Task directions →
Only the lines from the one containing "## run 2: worst paths after layout" through the one containing "run 3 against" should be printed, exactly as they appear below, with both ends included.
*** Records for this task ***
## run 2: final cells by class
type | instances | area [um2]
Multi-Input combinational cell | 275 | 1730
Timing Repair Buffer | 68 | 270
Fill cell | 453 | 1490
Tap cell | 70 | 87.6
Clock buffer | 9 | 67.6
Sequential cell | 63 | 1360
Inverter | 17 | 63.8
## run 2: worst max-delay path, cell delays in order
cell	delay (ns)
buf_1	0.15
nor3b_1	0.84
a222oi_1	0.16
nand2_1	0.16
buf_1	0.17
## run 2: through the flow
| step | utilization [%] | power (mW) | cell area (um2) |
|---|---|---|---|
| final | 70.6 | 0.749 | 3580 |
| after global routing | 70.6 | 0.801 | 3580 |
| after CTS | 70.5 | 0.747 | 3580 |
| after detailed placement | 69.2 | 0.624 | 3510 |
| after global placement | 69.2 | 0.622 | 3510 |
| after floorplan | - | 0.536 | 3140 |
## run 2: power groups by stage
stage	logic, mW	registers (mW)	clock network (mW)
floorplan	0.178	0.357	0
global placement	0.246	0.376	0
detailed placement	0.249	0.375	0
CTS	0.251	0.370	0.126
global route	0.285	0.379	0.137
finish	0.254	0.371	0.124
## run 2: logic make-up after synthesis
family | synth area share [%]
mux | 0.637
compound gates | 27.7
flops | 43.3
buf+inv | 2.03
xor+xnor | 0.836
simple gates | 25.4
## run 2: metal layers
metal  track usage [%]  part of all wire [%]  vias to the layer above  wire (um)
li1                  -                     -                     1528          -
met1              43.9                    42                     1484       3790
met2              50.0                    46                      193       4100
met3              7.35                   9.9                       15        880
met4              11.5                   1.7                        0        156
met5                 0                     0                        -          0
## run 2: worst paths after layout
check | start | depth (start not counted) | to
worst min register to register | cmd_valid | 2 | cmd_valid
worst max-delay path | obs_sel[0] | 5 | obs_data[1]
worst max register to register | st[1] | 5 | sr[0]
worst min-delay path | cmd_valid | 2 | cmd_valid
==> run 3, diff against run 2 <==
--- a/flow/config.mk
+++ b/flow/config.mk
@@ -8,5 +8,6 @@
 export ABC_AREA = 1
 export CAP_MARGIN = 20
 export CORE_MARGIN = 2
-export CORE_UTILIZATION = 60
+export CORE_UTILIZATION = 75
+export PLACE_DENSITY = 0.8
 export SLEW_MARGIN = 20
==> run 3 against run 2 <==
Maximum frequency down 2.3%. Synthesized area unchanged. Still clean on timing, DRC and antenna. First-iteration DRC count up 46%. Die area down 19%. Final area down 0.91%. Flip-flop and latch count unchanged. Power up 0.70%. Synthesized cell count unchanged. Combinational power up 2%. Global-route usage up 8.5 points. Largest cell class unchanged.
From an optimization exercise on the open Yosys and OpenROAD flow, aimed at small area, a short achievable clock period and few clock cycles per item; shortcuts taken in it are not production practice. Function was checked by simulation only, so behaviour that the tests miss may differ from the original.

Setup of ember:
Design pxc_morph, start of the top module:
module pxc_morph #(
    parameter integer MAX_W = 64
) (
    input  wire       clk,
    input  wire       rst,           
    input  wire       cfg_valid,
    output wire       cfg_ready,
    input  wire       cfg_op,        
    input  wire [7:0] cfg_tgt,       
    input  wire [7:0] cfg_def,       
    input  wire [6:0] cfg_width,     
    input  wire [7:0] cfg_height,    
    input  wire       in_valid,
    output wire       in_ready,
    input  wire [7:0] in_mask,
    output reg        out_valid,
    input  wire       out_ready,
    output reg  [7:0] out_mask
);
Size in the first run: ~1900 cells after synthesis, about 710 flip-flops, about 28000 um2 of cells after synthesis.
clock: 12.0 ns
lec_check: 0
cap_margin: 20
core_margin: 2
core_utilization: 40
slew_margin: 20
standard.sh (not shown) runs the stock make flow with config.mk's settings and CLKGATE_MAP_FILE= SYNTH_SCRIPT=/design/flow/synth_recipe.tcl, a recipe that flattens the netlist after the stock synthesis.
==> flow/flow/run.sh <==
#!/bin/bash
# Own layout flow: the standard flow (standard synthesis, same SDC and
# clock period), with these changes to how the layout is made:
#  - the port buffers are buf_2 cells instead of the delay buffers that
#    buffer_ports picks by default (repair_timing upsizes them where needed);
#  - repair_timing (floorplan, CTS and global-route stages) aims for a setup
#    slack of SETUP_SLACK_MARGIN ns, so that it shortens the paths that set
#    the period the design reaches;
#  - CTS builds fewer, larger sink clusters, and the core is filled to 55%.
# Each step's output goes to its own log in this folder; ORFS's own per-step
# logs are under orfs/logs.
set -euo pipefail
KNOBS=(
  "BUFFER_PORTS_ARGS=-buffer_cell sky130_fd_sc_hd__buf_2"
  "SETUP_SLACK_MARGIN=8.5"
  "CTS_BUF_LIST=sky130_fd_sc_hd__clkbuf_16"
  "CTS_CLUSTER_SIZE=24"
  "CTS_CLUSTER_DIAMETER=80"
  "CORE_UTILIZATION=55"
)
for step in synth floorplan place cts route finish; do
  bash standard.sh "${KNOBS[@]}" "$step" > "flow_${step}.log" 2>&1
done
Testbench counts of ember, summed over its fixed seeds: cycles 63,623, items 62,259.
Inputs modified between ember and willow:
--- a/flow/design.v
+++ b/flow/design.v
@@ -36,16 +36,15 @@
     reg [7:0] rlo, rhi;
     reg       flushing;
     reg       fl_last;   
     reg [5:0] fw;        
     reg       go;        
     reg       step_ok;   
     reg       sv;        
-    reg [7:0] q0, q1;
-    reg       rp, wp;
+    reg [7:0] sm;
     reg [7:0] pf_m;
     reg       pf_a;
     reg       cv, late0;
     reg [7:0] cval;
     reg       a1, a2;
     wire c_new = (pm   == tgt) || (!op && (pm   == SENTINEL));
     wire c_up  = (pf_m == tgt) || (!op && (pf_m == SENTINEL));
@@ -115,33 +114,27 @@
             flushing  <= 1'b0;
             ra        <= 6'd0;
             rlo       <= 8'd1;
             rhi       <= 8'd1;
             cv        <= 1'b0;
             out_valid <= 1'b0;
             sv        <= 1'b0;
-            rp        <= 1'b0;
-            wp        <= 1'b0;
             step_ok   <= 1'b1;
         end else begin
             active    <= active_n;
             cfg_rdy   <= !active_n;
             pv        <= pv_n;
             rdy       <= (!pv_n || allow_n) && active_n;
             go        <= go_n;
             flushing  <= flushing_n;
             ra        <= ra_n;
             rlo       <= rlo_n;
             rhi       <= rhi_n;
             out_valid <= ov_n;
             sv        <= sv_n;
-            if (take)
-                rp <= !rp;
-            if (emit)
-                wp <= !wp;
             step_ok   <= step_ok_n;
             if (load_norm || flush_op)
                 cv <= 1'b1;
             else if (idle_emit)
                 cv <= 1'b0;
         end
     end
@@ -159,20 +152,18 @@
         xlast   <= xlast_n;
         y0      <= y0_n;
         y1      <= y1_n;
         hrem    <= hrem_n;
         ylast   <= ylast_n;
         fw      <= fw_n;
         fl_last <= (rap1 == fw_n);
-        if (emit && !wp)
-            q0 <= res;
-        if (emit && wp)
-            q1 <= res;
-        out_mask <= (out_valid && !out_ready) ? (rp ? q1 : q0)
-                  : sv ? (rp ? q0 : q1) : res;
+        if (take || !out_valid)
+            out_mask <= sv ? sm : res;
+        if (emit && (sv || (out_valid && !out_ready)))
+            sm <= res;
         if (load_norm || flush_op) begin
             cval  <= nv;
             late0 <= nl;
         end
         if (go) begin
             a1 <= v3;
             a2 <= a1;
Notes after the runs:
- Worst setup slack for willow: 0.088 ns up relative to ember
- willow vs ember — worst hold slack dropped 0.023 ns.
- Sort ember and willow by global-route usage asc -> top: willow
- ember → willow: peak supply drop fell by 28%; fmax up 6.9 MHz; first-pass GRT wire length fell by about 1.1%; clock-buffer cell count +1; setup skew after layout has decreased.
- willow vs. ember: final clock period utilization by the worst path dropped 0.73 points; layout filler cell count climbed about 2.7%.
Testbench counts of willow, summed over its fixed seeds: cycles 63,623, items 62,259.

## re-timing with driven ports
In the flow no input, the clock included, has a driving cell. The finished layouts below were timed again as built, in two steps.
Step 1: set_driving_cell puts a clkbuf_16 on clk and a buf_2 on each other input, an assumption about the parent block.
Step 2 times the ports against the registers' clock, not the clock port: input delays grow and output delays shrink by t, the midpoint of the rising clock arrivals with the driver on.
a / b / c = ideal ports / drivers / drivers and shift; a / b = the first two.
run	shift t [ns]	setup WS [ns]	hold slack, ns	latest minus earliest clock arrival (ns)	pins driven straight from the clock port
ember	0.657	8.397 / 8.397 / 7.842	0.476 / 0.476 / 0.476	0.038 / 0.038	1
willow	0.652	8.485 / 8.421 / 8.014	0.454 / 0.454 / 0.454	0.030 / 0.030	1
After both steps setup and hold are still met in every run listed. For ember, which loses most, drivers alone change the setup slack by 0.000 ns; drivers and shift together by -0.555 ns.
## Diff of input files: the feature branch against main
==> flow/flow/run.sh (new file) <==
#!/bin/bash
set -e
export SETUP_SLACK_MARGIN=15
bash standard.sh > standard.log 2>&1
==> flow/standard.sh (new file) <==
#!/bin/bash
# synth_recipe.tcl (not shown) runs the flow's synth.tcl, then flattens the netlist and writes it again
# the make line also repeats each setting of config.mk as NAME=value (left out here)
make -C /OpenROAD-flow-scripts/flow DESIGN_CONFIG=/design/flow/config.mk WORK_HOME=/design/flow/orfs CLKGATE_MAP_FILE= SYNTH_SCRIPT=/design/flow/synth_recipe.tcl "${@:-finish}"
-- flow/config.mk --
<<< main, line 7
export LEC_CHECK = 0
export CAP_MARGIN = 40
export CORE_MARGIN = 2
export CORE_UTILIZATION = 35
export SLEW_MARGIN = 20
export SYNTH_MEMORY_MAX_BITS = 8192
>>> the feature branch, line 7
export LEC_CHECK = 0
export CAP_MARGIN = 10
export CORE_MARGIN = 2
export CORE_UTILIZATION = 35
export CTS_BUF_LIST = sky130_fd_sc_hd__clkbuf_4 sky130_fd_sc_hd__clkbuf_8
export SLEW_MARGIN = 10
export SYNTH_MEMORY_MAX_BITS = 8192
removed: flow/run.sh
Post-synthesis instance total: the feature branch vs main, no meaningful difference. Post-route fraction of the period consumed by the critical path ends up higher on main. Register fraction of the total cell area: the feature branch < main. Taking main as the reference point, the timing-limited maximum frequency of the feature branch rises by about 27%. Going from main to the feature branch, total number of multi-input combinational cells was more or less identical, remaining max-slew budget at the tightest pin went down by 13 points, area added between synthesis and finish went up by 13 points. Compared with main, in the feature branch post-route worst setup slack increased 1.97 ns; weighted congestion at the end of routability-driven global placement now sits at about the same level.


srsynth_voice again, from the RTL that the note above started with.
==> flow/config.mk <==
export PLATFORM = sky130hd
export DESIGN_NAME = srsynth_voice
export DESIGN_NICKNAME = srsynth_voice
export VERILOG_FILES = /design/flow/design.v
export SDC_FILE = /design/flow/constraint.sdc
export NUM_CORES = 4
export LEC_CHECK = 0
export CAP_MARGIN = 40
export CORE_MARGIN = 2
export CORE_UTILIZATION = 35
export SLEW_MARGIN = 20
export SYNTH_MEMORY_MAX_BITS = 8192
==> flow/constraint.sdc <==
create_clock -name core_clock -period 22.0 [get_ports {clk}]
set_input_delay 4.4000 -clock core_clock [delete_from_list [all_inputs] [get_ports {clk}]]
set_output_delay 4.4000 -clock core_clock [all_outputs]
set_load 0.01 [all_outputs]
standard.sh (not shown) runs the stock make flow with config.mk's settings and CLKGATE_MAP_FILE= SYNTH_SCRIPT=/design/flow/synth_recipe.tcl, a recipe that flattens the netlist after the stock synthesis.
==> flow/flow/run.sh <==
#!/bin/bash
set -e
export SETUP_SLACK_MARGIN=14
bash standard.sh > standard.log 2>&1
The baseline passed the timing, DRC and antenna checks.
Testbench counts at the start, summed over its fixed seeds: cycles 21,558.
From an optimization exercise on the open Yosys and OpenROAD flow, aimed at small area, a short achievable clock period and few clock cycles per item; shortcuts taken in it are not production practice.
Function was checked by simulation only, so behaviour that the tests miss may differ from the original.
No activity file was given, so power comes from the tool's default toggle rates.

--- run.sh ---
#!/bin/bash
# synth_recipe.tcl (not shown) runs the flow's synth.tcl, then flattens the netlist and writes it again
# the make line also repeats each setting of config.mk as NAME=value (left out here)
make -C /OpenROAD-flow-scripts/flow DESIGN_CONFIG=/design/flow/config.mk WORK_HOME=/design/flow/orfs CLKGATE_MAP_FILE= SYNTH_SCRIPT=/design/flow/synth_recipe.tcl finish
--- config.mk ---
export PLATFORM = sky130hd
export DESIGN_NAME = doppler_row
export DESIGN_NICKNAME = doppler_row
export VERILOG_FILES = /design/flow/design.v
export SDC_FILE = /design/flow/constraint.sdc
export NUM_CORES = 4
export LEC_CHECK = 0
export CAP_MARGIN = 20
export CORE_MARGIN = 2
export CORE_UTILIZATION = 40
export SLEW_MARGIN = 20
--- constraint.sdc ---
create_clock -name core_clock -period 12.0 [get_ports {clk}]
set_input_delay 2.4000 -clock core_clock [delete_from_list [all_inputs] [get_ports {clk}]]
set_output_delay 2.4000 -clock core_clock [all_outputs]
set_load 0.01 [all_outputs]
Context: an optimization exercise on an open-source flow, tuned for small area. The choices shown serve that exercise and are no tape-out recipe. The RTL was checked by simulation tests, not by an equivalence proof against the original design. No activity file was given, so power comes from the tool's default toggle rates.

==> flow/design.v <==
module pf_bus_codec (
    input  wire        clk,
    input  wire        rst,
    input  wire        breq_valid,
    input  wire [1:0]  breq_slot,
    output reg         tx_req_v,
    output wire [63:0] tx_req_data,
    input  wire        brx_valid,
    input  wire [10:0] brx_id,
    input  wire [3:0]  brx_len,
    input  wire        req_active,
    output wire        rx_pass
);
    localparam [10:0] RSP_ID = 11'h7E8;
    reg [1:0] tx_slot;
    always @(posedge clk) begin
        if (rst)
            tx_req_v <= 1'b0;
        else
            tx_req_v <= breq_valid;
        tx_slot <= breq_slot;
    end
    reg [63:0] tpl;
    always @(*) begin
        case (tx_slot)
            2'd0:    tpl = {8'h00, 8'h00, 8'h00, 8'h00, 8'h00, 8'h0C, 8'h01, 8'h02};
            2'd1:    tpl = {8'h00, 8'h00, 8'h00, 8'h00, 8'h5B, 8'h01, 8'h22, 8'h03};
            2'd2:    tpl = {8'h00, 8'h00, 8'h00, 8'h00, 8'h00, 8'hC3, 8'h21, 8'h02};
            default: tpl = 64'd0;
        endcase
    end
    assign tx_req_data = tpl;
    assign rx_pass = brx_valid && (brx_id == RSP_ID) && (brx_len == 4'd8) && req_active;
endmodule
module pf_decode_table (
    input  wire [1:0]  slot,
    input  wire [39:0] v,       
    output reg  [31:0] value
);
    wire [8:0] d2 = {1'b0, v[39:32]} - 9'd40;
    always @(*) begin
        if (slot[1])
            value = {{24{d2[8]}}, d2[7:0]};
        else if (slot[0])
            value = {{16{v[23]}}, v[23:16], v[31:24]};
        else
            value = {16'd0, v[7:0], v[15:8]};
    end
endmodule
*** End of Records for this task ***
Answer to this task →
## run 2: worst paths after layout
check | start | depth (start not counted) | to
worst min register to register | cmd_valid | 2 | cmd_valid
worst max-delay path | obs_sel[0] | 5 | obs_data[1]
worst max register to register | st[1] | 5 | sr[0]
worst min-delay path | cmd_valid | 2 | cmd_valid
==> run 3, diff against run 2 <==
--- a/flow/config.mk
+++ b/flow/config.mk
@@ -8,5 +8,6 @@
 export ABC_AREA = 1
 export CAP_MARGIN = 20
 export CORE_MARGIN = 2
-export CORE_UTILIZATION = 60
+export CORE_UTILIZATION = 75
+export PLACE_DENSITY = 0.8
 export SLEW_MARGIN = 20
==> run 3 against run 2 <==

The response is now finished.